FLSA Compliance Can Be Challenging
The FLSA, of course, is the federal law that establishes wage and hour requirements like minimum wage and paying overtime. The FLSA’s overtime requirement in particular provides a challenge to employers. The basic rule is fairly straightforward: most employees must be paid at a rate of one-and-a-half times their “regular rate” for hours worked over 40 hours in a workweek. But what appears simple at first can, in fact, make compliance challenging.
For example, one of the more complex aspects of the FLSA is determining the dividing line between which employees are or aren’t entitled to overtime pay. In FLSA-speak, this line is between non-exempt employees (those entitled to overtime) and exempt (those not entitled). While the FLSA contains various exemptions, the exemptions most commonly relied upon are the executive, administrative, and professional exemptions.
A good example of the challenges faced by employers when classifying workers is determining the employee’s “primary duty.” Under U.S. Department of Labor regulations, “primary duty” is vaguely defined as “the principal, main major, or most important duty that the employee performs.” Employers must consider several factors—such as the amount of time spent performing exempt tasks, the employee’s freedom from supervision, and the employee’s wages compared to nonexempt employees—to determine whether the employee’s “primary” duty supports an exemption. The result is a complicated, highly fact-specific analysis.
What Is An FLSA “Audit”?
Self-initiated wage and hour reviews, or “audits,” can take several forms. Generally, audits will entail a review of documentation related to the positions under review, such as job descriptions, pay records, and pay plans. At times, companies administer these self-audits on their own, or they could enlist the assistance of trained employment lawyers to conduct the review. Audits may involve conducting interviews of human resources personnel and higher-level management. At the conclusion of the audit conducted by legal counsel, your company will typically receive a legally privileged written assessment of the audit’s findings.

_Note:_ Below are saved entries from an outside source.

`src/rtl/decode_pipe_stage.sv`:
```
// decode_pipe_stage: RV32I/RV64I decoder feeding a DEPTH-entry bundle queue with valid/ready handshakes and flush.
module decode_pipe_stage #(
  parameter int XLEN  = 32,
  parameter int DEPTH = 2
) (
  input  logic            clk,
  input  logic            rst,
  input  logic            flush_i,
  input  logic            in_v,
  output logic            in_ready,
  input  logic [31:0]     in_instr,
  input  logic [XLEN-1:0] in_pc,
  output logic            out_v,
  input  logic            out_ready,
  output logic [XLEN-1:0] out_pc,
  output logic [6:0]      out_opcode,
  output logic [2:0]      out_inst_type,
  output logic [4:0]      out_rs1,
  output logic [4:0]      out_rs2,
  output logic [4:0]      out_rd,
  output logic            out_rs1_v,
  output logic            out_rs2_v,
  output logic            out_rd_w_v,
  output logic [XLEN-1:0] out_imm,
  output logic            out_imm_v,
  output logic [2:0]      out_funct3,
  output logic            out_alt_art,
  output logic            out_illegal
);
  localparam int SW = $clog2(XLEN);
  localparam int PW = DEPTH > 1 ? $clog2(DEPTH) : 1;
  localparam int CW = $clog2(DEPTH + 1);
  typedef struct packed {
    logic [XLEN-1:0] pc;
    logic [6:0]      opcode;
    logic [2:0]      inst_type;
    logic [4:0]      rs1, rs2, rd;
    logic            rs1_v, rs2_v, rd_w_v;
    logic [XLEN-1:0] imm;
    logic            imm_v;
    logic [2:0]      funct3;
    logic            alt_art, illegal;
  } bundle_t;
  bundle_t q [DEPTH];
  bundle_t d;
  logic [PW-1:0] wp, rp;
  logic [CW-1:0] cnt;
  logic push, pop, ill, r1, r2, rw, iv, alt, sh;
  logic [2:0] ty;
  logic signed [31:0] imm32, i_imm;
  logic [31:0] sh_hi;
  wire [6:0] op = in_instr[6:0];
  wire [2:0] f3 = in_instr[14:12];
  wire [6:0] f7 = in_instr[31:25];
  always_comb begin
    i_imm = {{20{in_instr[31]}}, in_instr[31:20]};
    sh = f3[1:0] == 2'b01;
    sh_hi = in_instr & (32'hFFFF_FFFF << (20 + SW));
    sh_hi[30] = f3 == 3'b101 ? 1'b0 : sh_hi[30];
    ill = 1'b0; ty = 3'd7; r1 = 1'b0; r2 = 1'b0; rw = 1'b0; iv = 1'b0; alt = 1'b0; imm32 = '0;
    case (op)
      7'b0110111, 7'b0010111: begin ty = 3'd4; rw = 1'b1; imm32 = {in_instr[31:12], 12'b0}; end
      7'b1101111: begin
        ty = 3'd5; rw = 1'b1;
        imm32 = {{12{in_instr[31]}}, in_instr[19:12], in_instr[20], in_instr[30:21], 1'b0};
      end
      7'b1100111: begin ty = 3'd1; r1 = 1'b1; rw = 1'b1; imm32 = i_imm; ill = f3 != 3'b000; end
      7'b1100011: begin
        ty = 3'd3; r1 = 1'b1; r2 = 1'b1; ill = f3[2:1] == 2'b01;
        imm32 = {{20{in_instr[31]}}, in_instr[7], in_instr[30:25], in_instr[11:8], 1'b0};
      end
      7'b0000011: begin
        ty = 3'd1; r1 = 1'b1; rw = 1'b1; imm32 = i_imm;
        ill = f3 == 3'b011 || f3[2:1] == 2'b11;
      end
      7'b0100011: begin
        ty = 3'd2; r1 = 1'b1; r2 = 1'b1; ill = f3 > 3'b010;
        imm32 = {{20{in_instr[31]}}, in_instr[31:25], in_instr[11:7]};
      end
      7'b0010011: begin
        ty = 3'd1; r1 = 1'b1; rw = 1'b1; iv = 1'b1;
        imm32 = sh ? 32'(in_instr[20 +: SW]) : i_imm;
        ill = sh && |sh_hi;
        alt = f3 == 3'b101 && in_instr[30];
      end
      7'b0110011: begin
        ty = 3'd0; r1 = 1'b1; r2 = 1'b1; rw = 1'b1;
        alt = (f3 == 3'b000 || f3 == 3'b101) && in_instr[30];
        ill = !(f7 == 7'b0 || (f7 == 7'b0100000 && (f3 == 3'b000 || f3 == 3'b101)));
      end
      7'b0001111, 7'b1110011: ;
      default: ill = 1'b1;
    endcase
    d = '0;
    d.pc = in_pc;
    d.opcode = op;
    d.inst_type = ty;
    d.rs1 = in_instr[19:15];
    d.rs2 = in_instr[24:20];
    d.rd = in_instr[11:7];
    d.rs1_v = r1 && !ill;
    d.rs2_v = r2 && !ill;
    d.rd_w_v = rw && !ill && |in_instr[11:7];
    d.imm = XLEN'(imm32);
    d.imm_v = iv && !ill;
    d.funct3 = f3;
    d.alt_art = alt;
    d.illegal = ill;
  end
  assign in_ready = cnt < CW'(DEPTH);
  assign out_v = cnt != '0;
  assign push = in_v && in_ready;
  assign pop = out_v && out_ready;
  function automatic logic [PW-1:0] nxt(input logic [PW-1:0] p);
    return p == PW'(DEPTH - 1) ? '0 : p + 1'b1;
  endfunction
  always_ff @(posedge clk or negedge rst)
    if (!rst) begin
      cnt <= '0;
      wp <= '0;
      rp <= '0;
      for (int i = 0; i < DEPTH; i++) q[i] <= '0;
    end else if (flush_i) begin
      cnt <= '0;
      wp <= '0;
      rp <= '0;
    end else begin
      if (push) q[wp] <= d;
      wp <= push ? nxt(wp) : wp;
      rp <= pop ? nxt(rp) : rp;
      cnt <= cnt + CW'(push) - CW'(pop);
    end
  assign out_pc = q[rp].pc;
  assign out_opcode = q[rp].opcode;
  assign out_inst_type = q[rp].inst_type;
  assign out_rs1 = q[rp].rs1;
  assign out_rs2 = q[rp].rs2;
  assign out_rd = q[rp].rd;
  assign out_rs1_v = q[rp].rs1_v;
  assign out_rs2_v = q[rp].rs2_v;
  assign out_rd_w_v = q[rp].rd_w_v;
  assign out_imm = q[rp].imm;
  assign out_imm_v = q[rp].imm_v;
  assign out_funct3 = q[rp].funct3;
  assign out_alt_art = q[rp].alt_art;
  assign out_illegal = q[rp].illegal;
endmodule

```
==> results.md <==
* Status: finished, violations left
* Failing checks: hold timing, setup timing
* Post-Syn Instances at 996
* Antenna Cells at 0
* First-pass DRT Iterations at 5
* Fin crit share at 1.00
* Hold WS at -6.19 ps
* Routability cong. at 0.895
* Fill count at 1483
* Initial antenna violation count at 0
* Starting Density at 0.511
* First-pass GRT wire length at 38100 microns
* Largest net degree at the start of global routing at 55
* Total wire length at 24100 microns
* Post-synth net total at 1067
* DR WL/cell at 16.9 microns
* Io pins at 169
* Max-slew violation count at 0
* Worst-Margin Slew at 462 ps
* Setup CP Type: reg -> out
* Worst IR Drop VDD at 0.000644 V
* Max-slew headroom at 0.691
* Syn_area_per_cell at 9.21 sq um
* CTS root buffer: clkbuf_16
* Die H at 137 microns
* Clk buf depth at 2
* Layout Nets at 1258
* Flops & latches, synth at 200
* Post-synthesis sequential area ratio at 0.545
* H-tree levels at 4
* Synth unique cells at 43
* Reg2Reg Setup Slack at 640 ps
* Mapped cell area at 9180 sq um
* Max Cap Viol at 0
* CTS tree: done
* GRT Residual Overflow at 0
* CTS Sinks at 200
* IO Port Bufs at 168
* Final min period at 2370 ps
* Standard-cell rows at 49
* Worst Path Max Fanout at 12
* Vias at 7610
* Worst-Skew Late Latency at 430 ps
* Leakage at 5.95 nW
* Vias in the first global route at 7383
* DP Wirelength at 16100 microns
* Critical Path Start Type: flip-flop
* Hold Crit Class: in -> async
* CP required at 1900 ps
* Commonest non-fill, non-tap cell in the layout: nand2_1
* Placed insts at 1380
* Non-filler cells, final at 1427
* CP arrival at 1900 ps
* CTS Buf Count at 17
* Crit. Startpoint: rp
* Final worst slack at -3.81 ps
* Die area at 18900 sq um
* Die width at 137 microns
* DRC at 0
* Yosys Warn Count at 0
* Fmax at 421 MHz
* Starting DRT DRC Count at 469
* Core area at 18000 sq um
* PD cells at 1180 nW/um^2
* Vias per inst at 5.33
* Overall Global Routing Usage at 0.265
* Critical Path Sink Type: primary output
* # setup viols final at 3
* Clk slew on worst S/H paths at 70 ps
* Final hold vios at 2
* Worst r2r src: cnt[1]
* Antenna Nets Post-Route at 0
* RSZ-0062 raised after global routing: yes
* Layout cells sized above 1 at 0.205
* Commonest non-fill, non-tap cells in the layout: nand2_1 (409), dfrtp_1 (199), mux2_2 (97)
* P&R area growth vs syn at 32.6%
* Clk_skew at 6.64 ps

Should My Company Conduct an Audit?
An audit may lessen your company’s exposure to liability under the FLSA. On the front end, conducting an audit—whether it reviews one position, all classifications, or the timekeeping and related pay practices of a company—will help identify violations and gray areas so that a company can engage in a meaningful analysis and make informed decisions. On the back end, an audit may show good faith to a court that your company attempted to comply with the FLSA even if the pay practice ultimately is found to have violated the law.

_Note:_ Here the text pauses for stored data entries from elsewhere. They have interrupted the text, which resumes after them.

File: config.mk
export PLATFORM = sky130hd
export DESIGN_NAME = bp_sweep_sched
export DESIGN_NICKNAME = d
export VERILOG_FILES = /design/src/rtl/bp_sweep_pkg.sv /design/src/rtl/sweep_freq_step.sv /design/src/rtl/bp_sweep_sched.sv
export SDC_FILE = /design/constraint.sdc
export NUM_CORES = 1
export LEC_CHECK = 0
export CORE_MARGIN = 4
export CORE_UTILIZATION = 48
export CTS_CLUSTER_DIAMETER = 80
export DETAILED_ROUTE_END_ITERATION = 8
export PLACE_DENSITY = 0.89
export SLEW_MARGIN = 20
export SYNTH_ARGS = -nofsm -noshare
export SYNTH_HDL_FRONTEND = slang
export SYNTH_HIERARCHICAL = 1
export SYNTH_SLANG_ARGS = --single-unit
File: constraint.sdc
create_clock -name clk -period 2.8 [get_ports clk]
set_clock_uncertainty 0.05 [all_clocks]
set_input_delay 0.56 -clock clk [delete_from_list [all_inputs] [get_ports clk]]
set_output_delay 0.56 -clock clk [all_outputs]
set_load 0.005 [all_outputs]
File: src/rtl/bp_sweep_pkg.sv
// Shared types and default widths for the band-pass bench sweep scheduler.
package bp_sweep_pkg;

  localparam int unsigned FW_DEF = 32;
  localparam int unsigned NW_DEF = 10;

  typedef enum logic [1:0] {
    IDLE = 2'd0,
    DC   = 2'd1,
    AC   = 2'd2,
    NEXT = 2'd3
  } sweep_state_e;

endpackage

File: src/rtl/sweep_freq_step.sv
// Next-frequency computation with carry-out overflow detect.
// SWEEP_LOG_EN selects the geometric step (f + (f >> f_shift)) instead of f + f_step.
module sweep_freq_step #(
  parameter int unsigned FW = 32
) (
  input  logic [FW-1:0] ac_freq,
  input  logic [FW-1:0] f_step,
`ifdef SWEEP_LOG_EN
  input  logic [4:0]    f_shift,
`endif
  output logic [FW-1:0] f_next,
  output logic          ovf
);

  logic [FW-1:0] incr;
  logic [FW:0]   sum;

`ifdef SWEEP_LOG_EN
  assign incr = ac_freq >> f_shift;
`else
  assign incr = f_step;
`endif

  assign sum = {1'b0, ac_freq} + {1'b0, incr};
  assign {ovf, f_next} = sum;

endmodule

Specifically, employees who successfully bring FLSA actions often are entitled to liquidated damages equaling their actual damages. If a company can show it acted in good faith, possibly by relying upon the advice of legal counsel after a wage and hour review is conducted, it may be able to avoid some or all liquidated damages.
Accordingly, you should consider many factors before deciding to move forward with a wage and hour review. For example, you may want to consider the following:
- Do you have uncertainty regarding whether your company has properly classified some of its employees or whether your company’s pay practices comply with the FLSA?

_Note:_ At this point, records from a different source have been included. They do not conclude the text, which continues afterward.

--- config.mk ---
export PLATFORM = sky130hd
export DESIGN_NAME = logic_op_pipe
export DESIGN_NICKNAME = d
export VERILOG_FILES = /design/src/rtl/logic_op_pipe.sv
export SDC_FILE = /design/constraint.sdc
export NUM_CORES = 1
export LEC_CHECK = 0
export CAP_MARGIN = 20
export CELL_PAD_IN_SITES_DETAIL_PLACEMENT = 0
export CELL_PAD_IN_SITES_GLOBAL_PLACEMENT = 1
export CORE_MARGIN = 8
export CORE_UTILIZATION = 32
export CTS_CLUSTER_SIZE = 30
export DETAILED_ROUTE_END_ITERATION = 7
export HOLD_SLACK_MARGIN = 0.12
export PLACE_DENSITY = 0.86
export SLEW_MARGIN = 10
export SYNTH_ARGS = -nofsm -noshare
export SYNTH_HDL_FRONTEND = slang
export SYNTH_SLANG_ARGS = --single-unit
export TNS_END_PERCENT = 5
--- constraint.sdc ---
create_clock -name clk -period 1.7 [get_ports clk]
set_input_delay 0.17 -clock clk [delete_from_list [all_inputs] [get_ports clk]]
set_output_delay 0.17 -clock clk [all_outputs]
set_load 0.005 [all_outputs]
--- src/rtl/logic_op_pipe.sv ---
// Registered bitwise logic unit: eight runtime-selected ops on two WIDTH-bit operands,
// one output register with valid/ready handshake and a saturating completed-beat counter.
module logic_op_pipe #(
   parameter int WIDTH = 4,
   parameter int CNT_W = 8
) (
   input  logic             clk,
   input  logic             rst_n,
   input  logic             in_valid,
   output logic             in_ready,
   input  logic [WIDTH-1:0] a,
   input  logic [WIDTH-1:0] b,
   input  logic [2:0]       op,
   output logic             out_valid,
   input  logic             out_ready,
   output logic [WIDTH-1:0] result,
   output logic             red_and,
   output logic             red_or,
   output logic [CNT_W-1:0] op_count,
   input  logic             clr_count
);

   function automatic logic [WIDTH-1:0] apply_op(input logic [WIDTH-1:0] x,
                                                 input logic [WIDTH-1:0] y,
                                                 input logic [2:0]       sel);
      logic [WIDTH-1:0] r;
      case (sel)
         3'd0:    r = x & y;
         3'd1:    r = x | y;
         3'd2:    r = x ^ y;
         3'd3:    r = ~(x & y);
         3'd4:    r = ~(x | y);
         3'd5:    r = ~(x ^ y);
         3'd6:    r = x & ~y;
         default: r = x;
      endcase
      return r;
   endfunction

   function automatic logic [CNT_W-1:0] sat_inc(input logic [CNT_W-1:0] c);
      if (c == {CNT_W{1'b1}}) return c;
      return c + 1'b1;
   endfunction

   logic             vld_q, vld_d;
   logic [WIDTH-1:0] res_q, res_d;
   logic             rand_q, rand_d;
   logic             ror_q, ror_d;
   logic [CNT_W-1:0] cnt_q, cnt_d;
   logic             in_acc, out_acc;

   // The register is the only state; out_valid doubles as the EMPTY/FULL flag.
   always_comb begin
      in_ready = !vld_q | out_ready;
      in_acc   = in_valid & in_ready;
      out_acc  = vld_q & out_ready;

      res_d  = res_q;
      rand_d = rand_q;
      ror_d  = ror_q;
      vld_d  = vld_q;
      cnt_d  = cnt_q;

      if (in_acc) begin
         res_d  = apply_op(a, b, op);
         rand_d = &res_d;
         ror_d  = |res_d;
         vld_d  = 1'b1;
      end else if (out_acc) begin
         vld_d  = 1'b0;
      end

      if (clr_count)    cnt_d = '0;
      else if (out_acc) cnt_d = sat_inc(cnt_q);
   end

   always_ff @(posedge clk or negedge rst_n) begin
      if (!rst_n) begin
         vld_q  <= 1'b0;
         res_q  <= '0;
         rand_q <= 1'b0;
         ror_q  <= 1'b0;
         cnt_q  <= '0;
      end else begin
         vld_q  <= vld_d;
         res_q  <= res_d;
         rand_q <= rand_d;
         ror_q  <= ror_d;
         cnt_q  <= cnt_d;
      end
   end

   assign out_valid = vld_q;
   assign result    = res_q;
   assign red_and   = rand_q;
   assign red_or    = ror_q;
   assign op_count  = cnt_q;

endmodule

# Word-level counts from Yosys, hierarchy flattened
# Index checks and enable logic that the tools add are counted.
[totals]
input_bits = 16
register_bits = 15
wordCells = 42
out_inout_bits = 16
[classes]
reduce_logical = 7
n_bitwise = 11
eq_ne = 8
mux = 10
n_addsub = 1
[ops]
columns = ["op", "n"]
rows = [
  ["$pmux W4 S7", 1],
  ["$mux W8", 3],
  ["$not A4 Y4", 4],
  ["$eq A3 B3 Y1 const B", 3],
  ["$add A8 B1 Y8 const B", 1],
  ["$and A4 B4 Y4", 2],
  ["$eq A8 B8 Y1 const B", 1],
  ["$eq A3 B2 Y1 const B", 2],
  ["$mux W1", 5],
  ["$mux W4", 1],
  ["$or A4 B4 Y4", 1],
  ["$reduce_and A4 Y1", 1],
  ["$reduce_bool A2 Y1", 2],
  ["$reduce_or A4 Y1", 1],
  ["$xor A4 B4 Y4", 1],
  ["$eq A3 B1 Y1 const B", 1],
  ["$logic_not A3 Y1", 1],
  ["$ne A3 B3 Y1 const B", 1],
  ["$and A1 B1 Y1", 2],
  ["$reduce_and A2 Y1", 1],
  ["$logic_not A1 Y1", 1],
  ["$or A1 B1 Y1", 1],
]

# Logic depth before layout (Yosys ltp)
[logic_depth]
depth_word = 7
ltp_mapped = 7
depth_no_buf = 7

# Least setup slack after synthesis
# OpenSTA, ideal clock, no wires.
[synth_timing]
path_kind = "flip-flop to flip-flop"
startpoint = "reg cnt_q[0] (netlist: op_count[0])"
endpoint = "reg cnt_q[7] (netlist: op_count[7])"
stages_incl_launch_ff = 8
synth_period_minus_slack_ns = 1.583
path_slack_ns = 0.117
required_ns = 1.572
arrival_ns = 1.455
n_path_buf = 1
setup_ns = 0.128
cell_sequence = "dfrtp_1 ha_1 nand3_1 o211a_1 clkbuf_1 and3b_1 xnor2_1 nor2_1"
[synth_via]
elab_chain_len = 6
elab_cells_between_ends = 10
cone_classes = "1 x add/sub; 2 x eq/ne; 6 x mux; 1 x reduce/logical"
[synth_lines]
columns = ["element", "line", "text"]
rows = [
  ["start: declaration", "49", "logic [CNT_W-1:0] cnt_q, cnt_d;"],
  ["start signal: assignment", "89", "cnt_q <= cnt_d;"],
  ["branches (longest 6 deep; another with $add A8 B1 Y8)", "n/a", ""],
]
# Several ways; the timed one is not identified. The select of a mux whose other input is x is not followed.
# A chain may end at the register's enable or synchronous reset.

# Final worst setup path
[layout_timing]
startpoint = "in b[1]"
endpoint = "reg ror_q (netlist: red_or)"
[layout_via]
elab_chain_len = 5
elab_cells_between_ends = 11
cone_classes = "2 x mux; 8 x bitwise; 1 x reduce/logical"
[layout_lines]
columns = ["element", "line", "text"]
rows = [
  ["start: declaration", "12", "input logic [WIDTH-1:0] b,"],
  ["$not A4 Y4, or another cell as far along", "34", "3'd6: r = x & ~y;"],
  ["$and A4 B4 Y4, or another cell as far along", "34", ""],
  ["$pmux W4 S7 *", "27", "case (sel)"],
  ["$mux W4 *", "64", "if (in_acc) begin"],
  ["$reduce_or A4 Y1 *", "67", "ror_d = |res_d;"],
  ["end signal: assignment", "88", "ror_q <= ror_d;"],
  ["end: declaration", "48", "logic ror_q, ror_d;"],
]
# Mark *: on every way between the ends. The rest lies on a longest branch, timed or not. The select of a mux whose other input is x is not followed.

==> flow_summary.json <==
{
  "ios": 32,
  "root_buffer": "clkbuf_4",
  "multi_input_area_um2": 743,
  "grt_pass1_vias": 1098,
  "min_period_ns": 1.63,
  "grt_overflow": 0,
  "vias": 991,
  "grt_usage_pct": 9.41,
  "fin_area_um2": 1660,
  "wl_per_cell_um": 13.1,
  "gp_congestion": 0.819,
  "finalHoldViolCount": 0,
  "seq_area_frac_synth_pct": 32.6,
  "path_clk_slew_ns": 0.09,
  "insertion_delay_ns": 0.28,
  "synth-edff-count": 0,
  "m1WireLength_um": 1200,
  "fin_ws_ns": 0.0731,
  "synth_fp_nets": 150,
  "drive_above_1_share_pct": 20.6,
  "avgViaCountPerCell": 4.70,
  "yosysUniqueCellTypes": 36,
  "post_synth.cell_area_avg_um2": 9.50,
  "timing.rr.end": "op_count[7]$_DFFE_PN0P_",
  "p_leak_uw": 0.000777,
  "cts_tree": "built",
  "chipHeight_um": 75.9,
  "timing.reg2reg.setup_slack_ns": 0.14,
  "setup_viol": 0,
  "post_cts_buffers": 0,
  "dpl.hpwl_um": 2240,
  "whs_ns": 0.201,
  "cp.arrival_ns": 1.80,
  "cts_sinks": 15,
  "core-area_um2": 3390,
  "final.setup.tns_ns": 0,
  "grt_max_degree": 16,
  "crit_required_ns": 1.87,
  "antennaDiodeCount": 0,
  "routed_wl_um": 2770,
  "min_period_over_period_pct": 95.7,
  "placed_cell_area_um2": 1590,
  "final_util_pct": 49.1,
  "start_util_pct": 33.9,
  "antenna_found_initial": 0,
  "crit_path_start_kind": "primary input",
  "finClkSkew_ns": 0.00762,
  "pre_cts_ws_ns": -0.407,
  "syn_to_final_growth_pct": 44.6,
  "reg2reg_depth": 6,
  "maxCapViolations": 0,
  "outcome": "finished clean",
  "yosys_most_used_dff": "dfrtp_1",
  "postRouteAntennaNets": 0,
  "cellPowerDensity_nw_per_um2": 547,
  "min_path_type": "primary input to async pin",
  "drt_first_pass_iters": 4,
  "syn_inst": 121,
  "slew_violations": 0,
  "final_cell_mix": "clkdlybuf4s50_1 (27), dfrtp_1 (15), buf_4 (15)",
  "tightest_slew_ns": 0.313,
  "wl_met3_um": 185,
  "cts.htree.levels": 1,
  "yosysWarnings": 0,
  "wl_met2_um": 1380,
  "cts_buffers": 3,
  "dieArea_um2": 5770,
  "rr_startpoint": "op_count[0]$_DFFE_PN0P_",
  "rows": 21,
  "max_freq_mhz": 615,
  "num-fill-cells": 321,
  "ys_ff_latch": 15,
  "seqCellArea_um2": 375,
  "clk_path_buf_depth": 2,
  "grt_pass1_wl_um": 4750,
  "layout_commonest_cell": "clkdlybuf4s50_1",
  "crit_type": "primary input to flop",
  "die_w_um": 75.9,
  "async_reset_ff_share_pct": 100,
  "highest_layer": "met3",
  "drcViolationCount": 0,
  "maxSlewHeadroom_pct": 79.1,
  "irDropWorstVdd_v": 0.000234,
  "drt_iter0_drc": 26,
  "crit_fanout": 3,
  "fin_nets": 195,
  "syn-cell-area_um2": 1150,
  "cp-end-kind": "flop",
  "portBuffers": 31
}
==> area by class of cell <==
| cell class | count | area share (%) |
|---|---|---|
| clock buffers | 3 | 1.35 |
| clock inverters | 1 | 0.301 |
| inverters | 11 | 2.48 |
| multi-input cells | 89 | 44.7 |
| flip-flops and latches | 15 | 22.6 |
| well taps | 46 | 3.46 |
| repair buffers | 46 | 25.1 |
==> report_power, final <==
group	switching (µW)	total (µW)	internal [µW]
logic	128	308	180
clock network	109	196	87.1
registers	21.5	406	384
==> critical path, cell delays in order <==
cell	delay [ns]
clkdlybuf4s50_1	0.48
inv_1	0.08
ha_4	0.28
nand2_1	0.05
mux2i_1	0.11
and2_0	0.14
o22ai_1	0.12
o32a_1	0.36
==> kinds of logic (layout without fill, tap and decap cells) <==
| group | after synthesis | in the layout | share of synthesized area, % |
|---|---|---|---|
| buffers and inverters | 17 | 61 | 7.07 |
| DFF | 15 | 15 | 32.6 |
| and+or+nand+nor | 38 | 38 | 16.8 |
| xor gates and xnor gates | 7 | 7 | 5.33 |
| adders and majority gates | 13 | 13 | 14.1 |
| AOI/OAI and AO/OA | 19 | 19 | 10.7 |
| muxes | 12 | 12 | 13.4 |
==> how the worst max path moves through the flow <==
| stage | from | end | slack (ns) | cells past startpoint |
|---|---|---|---|---|
| 6_report | b[1] | red_or$_DFFE_PN0P_ | 0.07 | 8 |
| 5_1_grt | a[1] | red_or$_DFFE_PN0P_ | -0.01 | 8 |
| 4_1_cts | a[2] | red_and$_DFFE_PN0P_ | 0.009 | 8 |
| 3_5_place_dp | a[3] | red_and$_DFFE_PN0P_ | -0.41 | 7 |
| 3_3_place_gp | a[3] | red_and$_DFFE_PN0P_ | -0.34 | 7 |
| 2_1_floorplan | op_count[0]$_DFFE_PN0P_ | op_count[7]$_DFFE_PN0P_ | 0.12 | 7 |
==> cells in the mapped netlist (all sizes together) (4+ instances only) <==
cell	instances	area, µm²
a21oi	6	30.0
buf	5	36.3
dfrtp	15	375
ha	13	163
inv	11	41.3
mux2	4	48.8
mux2i	6	60.1
nand2	7	26.3
nand4	4	25.0
nor2	14	55.1
o21ai	5	25.0
xor2	5	43.8
==> state kept, by name, summed over array words and instances, names as in the netlist <==
signal and flops:
op_count 8, result 4, out_valid 1, red_or 1, red_and 1
==> per-layer routing <==
| metal | track usage [%] | vias to the layer above |
|---|---|---|
| met4 | 1.18 | 0 |
| met3 | 3.42 | 0 |
| met1 | 9.90 | 468 |
| met2 | 17.7 | 22 |
| met5 | 0 | - |
| li1 | - | 501 |
==> what timing repair did <==
action,4_1_cts,5_1_grt
pin swaps,2,1
hold buffers,0,0
gates cloned,0,0
endpoints found under the setup margin,4,6
gates resized for setup,6,8
==> stage by stage <==
| stage | instances | power (µW) |
|---|---|---|
| 3_5_place_dp | 207 | 710 |
| 3_3_place_gp | 207 | 698 |
| 2_1_floorplan | 121 | 549 |
| 6_report | 211 | 909 |
| 5_1_grt | 211 | 973 |
| 4_1_cts | 211 | 917 |
(Power assumes the default switching activity.)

- Do you believe that your company has a higher-than-normal legal risk of a group of employees bringing an FLSA collective action to challenge their classification status or the pay practices of your company?
- Can your company afford the risk? Keep in mind that where a group of employees band together in a collective action, damages can quickly climb to millions of dollars.
The Bottom Line
Of course, conducting a wage and hour audit, even one with the assistance of knowledgeable legal counsel, cannot undo the past. But it can put you in a better position going forward. Not only may it eliminate liability going forward in most scenarios where you make changes, but it could reduce liability should the audited practice ultimately be deemed improper because your company acted in good faith in seeking to comply with the FLSA.
While a wage and hour audit is not necessary or appropriate in every circumstance, making a good faith effort to comply after the review has been conducted may save you greatly if the issue is later contested. That is, you may find that not all audits are bad, and some can actually even be beneficial to your business.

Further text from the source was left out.